╔══

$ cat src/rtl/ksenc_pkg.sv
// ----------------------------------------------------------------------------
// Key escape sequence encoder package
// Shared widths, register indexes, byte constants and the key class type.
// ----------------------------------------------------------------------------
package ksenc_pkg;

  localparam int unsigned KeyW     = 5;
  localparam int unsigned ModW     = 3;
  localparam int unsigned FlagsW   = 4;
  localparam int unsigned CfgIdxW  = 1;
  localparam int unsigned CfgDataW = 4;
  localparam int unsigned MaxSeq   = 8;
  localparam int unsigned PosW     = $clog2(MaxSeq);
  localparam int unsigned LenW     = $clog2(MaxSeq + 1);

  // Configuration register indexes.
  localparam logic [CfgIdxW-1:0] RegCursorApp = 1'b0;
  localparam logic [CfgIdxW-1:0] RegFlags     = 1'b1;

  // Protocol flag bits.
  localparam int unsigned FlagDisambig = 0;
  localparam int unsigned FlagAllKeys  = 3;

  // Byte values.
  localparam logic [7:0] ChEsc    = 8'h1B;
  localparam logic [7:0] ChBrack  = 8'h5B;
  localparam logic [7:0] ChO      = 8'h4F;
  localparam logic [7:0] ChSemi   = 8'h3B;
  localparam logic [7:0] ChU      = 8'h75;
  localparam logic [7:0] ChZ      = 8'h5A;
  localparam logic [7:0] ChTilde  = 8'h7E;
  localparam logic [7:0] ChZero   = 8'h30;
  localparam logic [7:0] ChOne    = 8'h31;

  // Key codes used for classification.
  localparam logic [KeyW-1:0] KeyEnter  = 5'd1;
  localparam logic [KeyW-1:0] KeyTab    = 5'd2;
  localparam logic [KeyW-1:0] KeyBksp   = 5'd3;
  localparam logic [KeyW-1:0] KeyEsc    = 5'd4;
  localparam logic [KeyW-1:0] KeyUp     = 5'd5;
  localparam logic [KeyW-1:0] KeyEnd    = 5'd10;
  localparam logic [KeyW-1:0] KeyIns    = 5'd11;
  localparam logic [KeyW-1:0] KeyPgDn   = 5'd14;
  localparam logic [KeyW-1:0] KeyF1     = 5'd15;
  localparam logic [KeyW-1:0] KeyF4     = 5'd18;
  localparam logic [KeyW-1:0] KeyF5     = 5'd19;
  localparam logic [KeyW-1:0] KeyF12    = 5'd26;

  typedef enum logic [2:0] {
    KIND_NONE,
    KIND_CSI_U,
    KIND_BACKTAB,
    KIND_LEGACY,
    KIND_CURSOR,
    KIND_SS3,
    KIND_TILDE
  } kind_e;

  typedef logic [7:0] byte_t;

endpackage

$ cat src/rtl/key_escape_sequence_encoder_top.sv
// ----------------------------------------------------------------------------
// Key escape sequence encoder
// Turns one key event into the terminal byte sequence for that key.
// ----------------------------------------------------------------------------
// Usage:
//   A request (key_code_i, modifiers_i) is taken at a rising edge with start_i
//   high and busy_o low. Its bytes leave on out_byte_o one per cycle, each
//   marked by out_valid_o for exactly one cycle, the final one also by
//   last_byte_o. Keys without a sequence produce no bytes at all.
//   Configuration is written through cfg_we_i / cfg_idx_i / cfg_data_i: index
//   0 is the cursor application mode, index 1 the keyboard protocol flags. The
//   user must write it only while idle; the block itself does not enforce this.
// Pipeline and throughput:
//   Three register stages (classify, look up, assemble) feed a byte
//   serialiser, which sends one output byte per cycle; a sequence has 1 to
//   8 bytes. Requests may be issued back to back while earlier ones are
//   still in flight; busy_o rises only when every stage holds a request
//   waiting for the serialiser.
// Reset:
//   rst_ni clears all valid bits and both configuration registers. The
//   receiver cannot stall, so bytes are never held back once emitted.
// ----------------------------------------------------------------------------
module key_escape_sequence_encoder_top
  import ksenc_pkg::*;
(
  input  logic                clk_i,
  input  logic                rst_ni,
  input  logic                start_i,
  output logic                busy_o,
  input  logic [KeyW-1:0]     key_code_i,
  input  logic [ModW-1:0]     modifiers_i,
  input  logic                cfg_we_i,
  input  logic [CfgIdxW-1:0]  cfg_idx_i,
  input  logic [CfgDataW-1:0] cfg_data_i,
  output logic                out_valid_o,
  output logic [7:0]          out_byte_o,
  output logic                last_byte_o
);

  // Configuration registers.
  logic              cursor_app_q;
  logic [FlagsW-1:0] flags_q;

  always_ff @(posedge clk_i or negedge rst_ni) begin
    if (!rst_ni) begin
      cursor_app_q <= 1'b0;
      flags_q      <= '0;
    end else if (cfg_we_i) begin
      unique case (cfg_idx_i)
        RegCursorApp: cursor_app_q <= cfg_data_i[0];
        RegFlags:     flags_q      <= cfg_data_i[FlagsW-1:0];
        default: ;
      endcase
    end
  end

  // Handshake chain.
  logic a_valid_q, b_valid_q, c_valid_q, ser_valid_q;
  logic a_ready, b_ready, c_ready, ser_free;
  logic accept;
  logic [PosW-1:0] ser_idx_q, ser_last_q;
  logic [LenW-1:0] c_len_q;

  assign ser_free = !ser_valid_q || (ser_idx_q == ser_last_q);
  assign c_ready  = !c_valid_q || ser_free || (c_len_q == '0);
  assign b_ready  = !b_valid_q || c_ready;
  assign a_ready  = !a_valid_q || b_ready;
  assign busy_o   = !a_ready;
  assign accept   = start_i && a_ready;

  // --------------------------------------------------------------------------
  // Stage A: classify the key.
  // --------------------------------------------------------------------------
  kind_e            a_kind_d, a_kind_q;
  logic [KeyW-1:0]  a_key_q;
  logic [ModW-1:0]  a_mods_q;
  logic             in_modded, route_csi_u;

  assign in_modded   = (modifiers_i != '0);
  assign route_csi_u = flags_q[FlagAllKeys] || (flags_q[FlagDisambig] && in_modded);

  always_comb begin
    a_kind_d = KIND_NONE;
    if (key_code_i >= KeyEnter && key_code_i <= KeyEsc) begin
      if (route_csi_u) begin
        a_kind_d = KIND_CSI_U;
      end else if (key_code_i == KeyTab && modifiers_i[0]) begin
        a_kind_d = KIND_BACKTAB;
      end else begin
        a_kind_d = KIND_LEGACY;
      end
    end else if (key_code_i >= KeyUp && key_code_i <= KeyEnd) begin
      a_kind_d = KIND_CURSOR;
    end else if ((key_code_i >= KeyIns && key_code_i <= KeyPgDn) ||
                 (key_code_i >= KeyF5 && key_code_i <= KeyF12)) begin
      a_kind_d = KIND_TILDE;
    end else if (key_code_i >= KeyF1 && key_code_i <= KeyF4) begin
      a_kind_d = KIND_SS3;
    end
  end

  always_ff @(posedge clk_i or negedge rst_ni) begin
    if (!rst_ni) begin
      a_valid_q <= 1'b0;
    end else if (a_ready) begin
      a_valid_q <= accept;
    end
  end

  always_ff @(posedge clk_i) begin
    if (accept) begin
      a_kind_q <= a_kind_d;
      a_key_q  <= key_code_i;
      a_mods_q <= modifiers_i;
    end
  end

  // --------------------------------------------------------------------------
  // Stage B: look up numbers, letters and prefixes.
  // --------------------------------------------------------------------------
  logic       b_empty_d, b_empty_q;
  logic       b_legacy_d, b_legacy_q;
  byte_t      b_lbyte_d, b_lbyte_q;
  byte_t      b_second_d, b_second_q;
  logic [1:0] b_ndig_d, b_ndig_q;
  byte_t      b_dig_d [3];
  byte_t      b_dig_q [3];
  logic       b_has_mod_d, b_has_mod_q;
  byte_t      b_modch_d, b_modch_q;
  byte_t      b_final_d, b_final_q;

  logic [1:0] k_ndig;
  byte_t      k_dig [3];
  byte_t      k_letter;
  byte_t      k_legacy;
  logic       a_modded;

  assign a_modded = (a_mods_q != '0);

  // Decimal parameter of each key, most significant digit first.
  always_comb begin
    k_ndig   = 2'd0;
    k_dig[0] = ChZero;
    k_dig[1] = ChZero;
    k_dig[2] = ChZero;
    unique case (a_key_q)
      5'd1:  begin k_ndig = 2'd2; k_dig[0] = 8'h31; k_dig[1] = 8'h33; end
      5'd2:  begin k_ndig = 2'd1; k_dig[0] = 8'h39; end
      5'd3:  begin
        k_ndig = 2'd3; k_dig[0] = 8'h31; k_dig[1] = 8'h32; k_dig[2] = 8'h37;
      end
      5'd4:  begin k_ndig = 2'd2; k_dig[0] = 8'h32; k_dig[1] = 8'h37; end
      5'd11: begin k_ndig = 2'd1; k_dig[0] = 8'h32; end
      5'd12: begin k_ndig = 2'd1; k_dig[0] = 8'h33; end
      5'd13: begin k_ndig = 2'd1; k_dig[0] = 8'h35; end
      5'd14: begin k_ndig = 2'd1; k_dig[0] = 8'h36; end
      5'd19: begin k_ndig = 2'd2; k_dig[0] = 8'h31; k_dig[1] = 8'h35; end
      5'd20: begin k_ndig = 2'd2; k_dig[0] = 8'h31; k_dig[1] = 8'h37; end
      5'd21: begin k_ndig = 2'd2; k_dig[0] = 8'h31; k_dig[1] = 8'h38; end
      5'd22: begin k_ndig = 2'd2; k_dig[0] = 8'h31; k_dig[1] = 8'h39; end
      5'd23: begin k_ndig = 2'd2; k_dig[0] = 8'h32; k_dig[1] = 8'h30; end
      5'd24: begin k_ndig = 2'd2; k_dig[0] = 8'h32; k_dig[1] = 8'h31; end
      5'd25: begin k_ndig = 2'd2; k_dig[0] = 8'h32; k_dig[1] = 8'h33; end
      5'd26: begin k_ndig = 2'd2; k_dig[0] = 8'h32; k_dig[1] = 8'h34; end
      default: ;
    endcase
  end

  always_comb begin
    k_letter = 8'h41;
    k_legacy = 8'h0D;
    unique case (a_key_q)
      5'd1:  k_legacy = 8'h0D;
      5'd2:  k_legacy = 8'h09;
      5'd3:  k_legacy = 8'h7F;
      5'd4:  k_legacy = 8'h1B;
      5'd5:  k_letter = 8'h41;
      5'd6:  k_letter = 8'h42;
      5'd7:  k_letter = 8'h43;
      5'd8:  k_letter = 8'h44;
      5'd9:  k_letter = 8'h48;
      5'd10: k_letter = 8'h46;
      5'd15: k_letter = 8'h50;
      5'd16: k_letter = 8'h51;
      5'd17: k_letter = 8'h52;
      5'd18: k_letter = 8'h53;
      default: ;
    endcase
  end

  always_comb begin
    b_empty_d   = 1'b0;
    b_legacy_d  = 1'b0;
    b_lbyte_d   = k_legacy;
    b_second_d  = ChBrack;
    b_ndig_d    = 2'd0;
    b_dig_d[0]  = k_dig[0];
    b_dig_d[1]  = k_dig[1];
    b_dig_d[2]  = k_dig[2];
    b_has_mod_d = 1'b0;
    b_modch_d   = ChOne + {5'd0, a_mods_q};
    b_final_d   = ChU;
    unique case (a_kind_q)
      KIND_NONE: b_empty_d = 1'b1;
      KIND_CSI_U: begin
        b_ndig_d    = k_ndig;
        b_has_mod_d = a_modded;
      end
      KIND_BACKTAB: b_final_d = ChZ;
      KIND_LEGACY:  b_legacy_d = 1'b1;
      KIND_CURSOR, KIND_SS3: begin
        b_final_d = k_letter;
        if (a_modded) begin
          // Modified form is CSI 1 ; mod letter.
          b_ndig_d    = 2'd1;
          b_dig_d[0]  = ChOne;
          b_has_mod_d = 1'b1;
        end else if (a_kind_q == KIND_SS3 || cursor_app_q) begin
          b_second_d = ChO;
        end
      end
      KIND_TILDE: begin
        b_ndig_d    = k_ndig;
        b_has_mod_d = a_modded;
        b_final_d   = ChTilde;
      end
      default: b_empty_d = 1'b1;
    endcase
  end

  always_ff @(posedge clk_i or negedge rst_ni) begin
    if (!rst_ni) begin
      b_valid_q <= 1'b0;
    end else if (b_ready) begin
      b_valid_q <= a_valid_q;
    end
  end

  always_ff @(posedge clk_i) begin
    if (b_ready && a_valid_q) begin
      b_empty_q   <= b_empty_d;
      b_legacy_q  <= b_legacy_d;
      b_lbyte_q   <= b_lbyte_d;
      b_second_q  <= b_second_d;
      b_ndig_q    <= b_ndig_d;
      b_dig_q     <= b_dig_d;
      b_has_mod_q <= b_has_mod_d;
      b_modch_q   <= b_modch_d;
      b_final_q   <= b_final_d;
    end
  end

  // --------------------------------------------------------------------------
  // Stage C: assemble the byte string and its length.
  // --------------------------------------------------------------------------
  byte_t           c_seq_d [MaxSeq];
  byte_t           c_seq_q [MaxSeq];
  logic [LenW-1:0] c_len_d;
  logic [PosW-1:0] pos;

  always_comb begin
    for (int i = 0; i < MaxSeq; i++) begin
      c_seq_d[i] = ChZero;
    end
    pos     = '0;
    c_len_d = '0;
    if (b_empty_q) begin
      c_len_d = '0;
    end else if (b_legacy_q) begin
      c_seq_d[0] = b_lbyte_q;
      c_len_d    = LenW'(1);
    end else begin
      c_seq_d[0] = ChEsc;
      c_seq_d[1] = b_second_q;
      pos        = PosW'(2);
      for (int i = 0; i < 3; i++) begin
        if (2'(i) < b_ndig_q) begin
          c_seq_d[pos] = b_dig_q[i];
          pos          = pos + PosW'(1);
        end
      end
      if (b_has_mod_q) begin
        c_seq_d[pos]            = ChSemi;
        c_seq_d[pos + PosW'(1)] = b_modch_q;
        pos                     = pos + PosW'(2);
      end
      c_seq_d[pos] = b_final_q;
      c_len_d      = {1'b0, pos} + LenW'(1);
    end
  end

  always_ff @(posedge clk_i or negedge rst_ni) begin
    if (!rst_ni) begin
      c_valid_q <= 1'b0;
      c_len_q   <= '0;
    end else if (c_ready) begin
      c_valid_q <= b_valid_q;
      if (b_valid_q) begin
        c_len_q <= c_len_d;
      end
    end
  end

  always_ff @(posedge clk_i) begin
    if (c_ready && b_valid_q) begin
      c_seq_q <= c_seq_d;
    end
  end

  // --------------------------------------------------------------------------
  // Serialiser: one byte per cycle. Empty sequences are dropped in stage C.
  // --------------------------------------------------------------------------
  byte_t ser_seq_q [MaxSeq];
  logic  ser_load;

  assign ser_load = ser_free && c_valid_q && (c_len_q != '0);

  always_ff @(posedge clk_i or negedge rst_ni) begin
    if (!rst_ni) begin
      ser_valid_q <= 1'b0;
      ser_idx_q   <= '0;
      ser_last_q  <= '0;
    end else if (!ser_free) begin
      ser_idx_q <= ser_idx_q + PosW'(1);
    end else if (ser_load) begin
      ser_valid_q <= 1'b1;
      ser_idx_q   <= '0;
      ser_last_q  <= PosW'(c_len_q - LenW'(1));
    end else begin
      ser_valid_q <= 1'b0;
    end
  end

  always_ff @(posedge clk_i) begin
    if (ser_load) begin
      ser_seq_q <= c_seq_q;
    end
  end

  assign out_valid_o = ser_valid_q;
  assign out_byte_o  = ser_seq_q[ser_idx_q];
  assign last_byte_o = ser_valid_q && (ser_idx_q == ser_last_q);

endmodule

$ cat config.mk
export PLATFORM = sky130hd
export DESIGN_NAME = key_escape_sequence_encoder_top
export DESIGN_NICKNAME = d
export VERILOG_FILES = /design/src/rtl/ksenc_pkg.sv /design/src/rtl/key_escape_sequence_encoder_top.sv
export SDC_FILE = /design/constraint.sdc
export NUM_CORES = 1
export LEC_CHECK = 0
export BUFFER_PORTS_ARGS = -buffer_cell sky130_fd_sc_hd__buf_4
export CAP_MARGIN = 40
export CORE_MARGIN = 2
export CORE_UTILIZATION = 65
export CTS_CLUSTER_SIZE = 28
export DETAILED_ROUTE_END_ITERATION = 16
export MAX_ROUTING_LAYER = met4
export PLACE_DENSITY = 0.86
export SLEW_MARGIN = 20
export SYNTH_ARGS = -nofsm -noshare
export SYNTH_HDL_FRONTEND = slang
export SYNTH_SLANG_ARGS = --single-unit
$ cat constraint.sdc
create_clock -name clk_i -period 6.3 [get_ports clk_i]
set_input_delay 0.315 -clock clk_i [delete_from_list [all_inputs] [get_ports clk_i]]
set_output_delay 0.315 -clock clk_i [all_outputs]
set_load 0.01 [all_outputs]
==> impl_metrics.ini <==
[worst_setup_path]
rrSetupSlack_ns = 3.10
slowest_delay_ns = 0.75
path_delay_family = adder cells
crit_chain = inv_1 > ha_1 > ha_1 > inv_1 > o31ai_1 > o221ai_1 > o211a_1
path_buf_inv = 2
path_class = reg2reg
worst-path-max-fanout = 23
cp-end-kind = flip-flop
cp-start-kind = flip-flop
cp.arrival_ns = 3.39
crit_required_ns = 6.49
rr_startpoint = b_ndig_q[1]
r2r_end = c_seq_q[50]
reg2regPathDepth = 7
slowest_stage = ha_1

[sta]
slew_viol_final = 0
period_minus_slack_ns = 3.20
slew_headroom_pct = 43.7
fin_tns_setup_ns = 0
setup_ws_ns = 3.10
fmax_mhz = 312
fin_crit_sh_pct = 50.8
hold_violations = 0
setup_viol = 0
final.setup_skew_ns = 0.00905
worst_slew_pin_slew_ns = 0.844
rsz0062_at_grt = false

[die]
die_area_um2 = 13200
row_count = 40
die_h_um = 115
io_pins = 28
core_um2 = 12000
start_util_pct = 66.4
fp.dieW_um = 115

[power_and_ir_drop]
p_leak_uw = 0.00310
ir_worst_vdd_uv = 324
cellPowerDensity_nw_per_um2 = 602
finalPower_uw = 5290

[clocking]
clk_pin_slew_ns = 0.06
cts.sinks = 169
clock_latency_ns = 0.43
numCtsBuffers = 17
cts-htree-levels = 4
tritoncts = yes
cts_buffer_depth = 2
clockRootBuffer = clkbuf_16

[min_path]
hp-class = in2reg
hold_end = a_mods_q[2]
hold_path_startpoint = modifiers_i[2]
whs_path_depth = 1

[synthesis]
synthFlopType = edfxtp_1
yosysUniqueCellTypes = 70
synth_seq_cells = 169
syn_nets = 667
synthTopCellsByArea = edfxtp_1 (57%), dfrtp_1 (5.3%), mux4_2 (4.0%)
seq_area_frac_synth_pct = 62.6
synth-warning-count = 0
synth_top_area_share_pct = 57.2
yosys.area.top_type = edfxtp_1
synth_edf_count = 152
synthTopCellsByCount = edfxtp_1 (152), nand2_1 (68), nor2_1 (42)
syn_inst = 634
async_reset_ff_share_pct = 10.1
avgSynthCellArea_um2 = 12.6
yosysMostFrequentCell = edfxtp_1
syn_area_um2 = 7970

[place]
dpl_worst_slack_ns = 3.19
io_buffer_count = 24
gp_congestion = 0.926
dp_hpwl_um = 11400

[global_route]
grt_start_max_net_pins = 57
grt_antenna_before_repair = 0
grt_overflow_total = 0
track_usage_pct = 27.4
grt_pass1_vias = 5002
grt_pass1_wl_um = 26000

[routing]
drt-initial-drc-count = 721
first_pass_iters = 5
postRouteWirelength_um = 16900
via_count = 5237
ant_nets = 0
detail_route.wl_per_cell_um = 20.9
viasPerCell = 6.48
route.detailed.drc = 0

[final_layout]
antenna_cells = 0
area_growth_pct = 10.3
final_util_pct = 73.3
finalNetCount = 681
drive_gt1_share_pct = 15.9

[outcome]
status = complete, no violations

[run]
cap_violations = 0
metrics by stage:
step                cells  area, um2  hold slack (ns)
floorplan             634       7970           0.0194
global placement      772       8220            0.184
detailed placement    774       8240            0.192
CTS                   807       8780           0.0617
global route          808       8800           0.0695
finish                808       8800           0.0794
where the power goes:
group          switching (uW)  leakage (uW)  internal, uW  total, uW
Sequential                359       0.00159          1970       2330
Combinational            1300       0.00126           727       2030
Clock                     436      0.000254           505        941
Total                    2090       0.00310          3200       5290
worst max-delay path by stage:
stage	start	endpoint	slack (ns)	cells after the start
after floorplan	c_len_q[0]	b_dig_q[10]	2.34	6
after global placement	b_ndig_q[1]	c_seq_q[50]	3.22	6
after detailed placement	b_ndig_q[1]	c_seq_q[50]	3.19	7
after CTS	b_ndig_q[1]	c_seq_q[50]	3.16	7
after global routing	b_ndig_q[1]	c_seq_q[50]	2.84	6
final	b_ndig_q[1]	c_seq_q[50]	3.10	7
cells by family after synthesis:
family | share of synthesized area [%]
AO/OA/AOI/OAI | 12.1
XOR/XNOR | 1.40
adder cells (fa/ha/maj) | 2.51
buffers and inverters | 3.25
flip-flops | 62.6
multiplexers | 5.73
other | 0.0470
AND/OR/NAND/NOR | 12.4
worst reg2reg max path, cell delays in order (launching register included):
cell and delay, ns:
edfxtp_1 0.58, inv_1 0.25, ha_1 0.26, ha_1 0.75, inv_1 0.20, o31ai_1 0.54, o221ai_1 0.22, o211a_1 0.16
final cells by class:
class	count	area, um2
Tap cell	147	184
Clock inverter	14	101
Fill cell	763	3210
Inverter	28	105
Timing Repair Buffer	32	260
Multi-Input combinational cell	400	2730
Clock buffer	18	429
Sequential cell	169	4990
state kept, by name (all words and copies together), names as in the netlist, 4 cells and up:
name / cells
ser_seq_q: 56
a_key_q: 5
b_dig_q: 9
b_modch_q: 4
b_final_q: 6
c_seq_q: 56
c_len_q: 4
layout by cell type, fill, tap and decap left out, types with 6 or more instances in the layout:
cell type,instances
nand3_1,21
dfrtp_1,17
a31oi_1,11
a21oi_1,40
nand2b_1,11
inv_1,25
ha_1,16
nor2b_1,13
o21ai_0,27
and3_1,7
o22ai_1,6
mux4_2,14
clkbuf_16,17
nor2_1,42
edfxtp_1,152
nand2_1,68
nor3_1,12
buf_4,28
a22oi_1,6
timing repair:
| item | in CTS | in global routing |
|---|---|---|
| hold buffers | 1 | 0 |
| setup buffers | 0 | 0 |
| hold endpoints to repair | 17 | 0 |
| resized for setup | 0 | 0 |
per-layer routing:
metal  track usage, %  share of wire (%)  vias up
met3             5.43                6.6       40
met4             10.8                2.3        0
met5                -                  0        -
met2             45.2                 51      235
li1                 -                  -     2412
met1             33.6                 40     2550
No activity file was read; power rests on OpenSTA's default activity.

╚══
╔══

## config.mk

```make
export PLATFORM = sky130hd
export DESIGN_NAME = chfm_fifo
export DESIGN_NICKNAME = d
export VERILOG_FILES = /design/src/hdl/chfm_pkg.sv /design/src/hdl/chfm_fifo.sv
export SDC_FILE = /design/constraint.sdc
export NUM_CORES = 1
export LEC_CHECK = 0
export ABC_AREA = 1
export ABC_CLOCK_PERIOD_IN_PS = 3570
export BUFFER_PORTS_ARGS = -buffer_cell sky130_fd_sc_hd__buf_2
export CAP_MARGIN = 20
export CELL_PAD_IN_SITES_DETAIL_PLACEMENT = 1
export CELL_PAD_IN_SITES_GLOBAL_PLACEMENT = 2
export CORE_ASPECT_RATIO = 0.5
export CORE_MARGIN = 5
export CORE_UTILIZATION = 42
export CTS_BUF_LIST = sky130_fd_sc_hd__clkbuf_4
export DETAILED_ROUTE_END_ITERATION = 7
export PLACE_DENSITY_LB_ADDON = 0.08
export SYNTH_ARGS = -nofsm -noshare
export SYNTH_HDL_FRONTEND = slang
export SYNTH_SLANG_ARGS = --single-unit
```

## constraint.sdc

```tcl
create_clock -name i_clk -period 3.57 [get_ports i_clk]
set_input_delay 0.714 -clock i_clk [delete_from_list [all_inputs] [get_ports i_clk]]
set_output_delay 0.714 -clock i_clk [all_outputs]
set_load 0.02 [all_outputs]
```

╚══

▸ Your instructions
Of the entries listed above, reproduce only the lines starting at the line containing "a_kind_d = KIND_CURSOR;" and ending at the line containing "5'd11: begin k_ndig". Include both, exactly as they stand.

▸ Expected answer
      a_kind_d = KIND_CURSOR;
    end else if ((key_code_i >= KeyIns && key_code_i <= KeyPgDn) ||
                 (key_code_i >= KeyF5 && key_code_i <= KeyF12)) begin
      a_kind_d = KIND_TILDE;
    end else if (key_code_i >= KeyF1 && key_code_i <= KeyF4) begin
      a_kind_d = KIND_SS3;
    end
  end

  always_ff @(posedge clk_i or negedge rst_ni) begin
    if (!rst_ni) begin
      a_valid_q <= 1'b0;
    end else if (a_ready) begin
      a_valid_q <= accept;
    end
  end

  always_ff @(posedge clk_i) begin
    if (accept) begin
      a_kind_q <= a_kind_d;
      a_key_q  <= key_code_i;
      a_mods_q <= modifiers_i;
    end
  end

  // --------------------------------------------------------------------------
  // Stage B: look up numbers, letters and prefixes.
  // --------------------------------------------------------------------------
  logic       b_empty_d, b_empty_q;
  logic       b_legacy_d, b_legacy_q;
  byte_t      b_lbyte_d, b_lbyte_q;
  byte_t      b_second_d, b_second_q;
  logic [1:0] b_ndig_d, b_ndig_q;
  byte_t      b_dig_d [3];
  byte_t      b_dig_q [3];
  logic       b_has_mod_d, b_has_mod_q;
  byte_t      b_modch_d, b_modch_q;
  byte_t      b_final_d, b_final_q;

  logic [1:0] k_ndig;
  byte_t      k_dig [3];
  byte_t      k_letter;
  byte_t      k_legacy;
  logic       a_modded;

  assign a_modded = (a_mods_q != '0);

  // Decimal parameter of each key, most significant digit first.
  always_comb begin
    k_ndig   = 2'd0;
    k_dig[0] = ChZero;
    k_dig[1] = ChZero;
    k_dig[2] = ChZero;
    unique case (a_key_q)
      5'd1:  begin k_ndig = 2'd2; k_dig[0] = 8'h31; k_dig[1] = 8'h33; end
      5'd2:  begin k_ndig = 2'd1; k_dig[0] = 8'h39; end
      5'd3:  begin
        k_ndig = 2'd3; k_dig[0] = 8'h31; k_dig[1] = 8'h32; k_dig[2] = 8'h37;
      end
      5'd4:  begin k_ndig = 2'd2; k_dig[0] = 8'h32; k_dig[1] = 8'h37; end
      5'd11: begin k_ndig = 2'd1; k_dig[0] = 8'h32; end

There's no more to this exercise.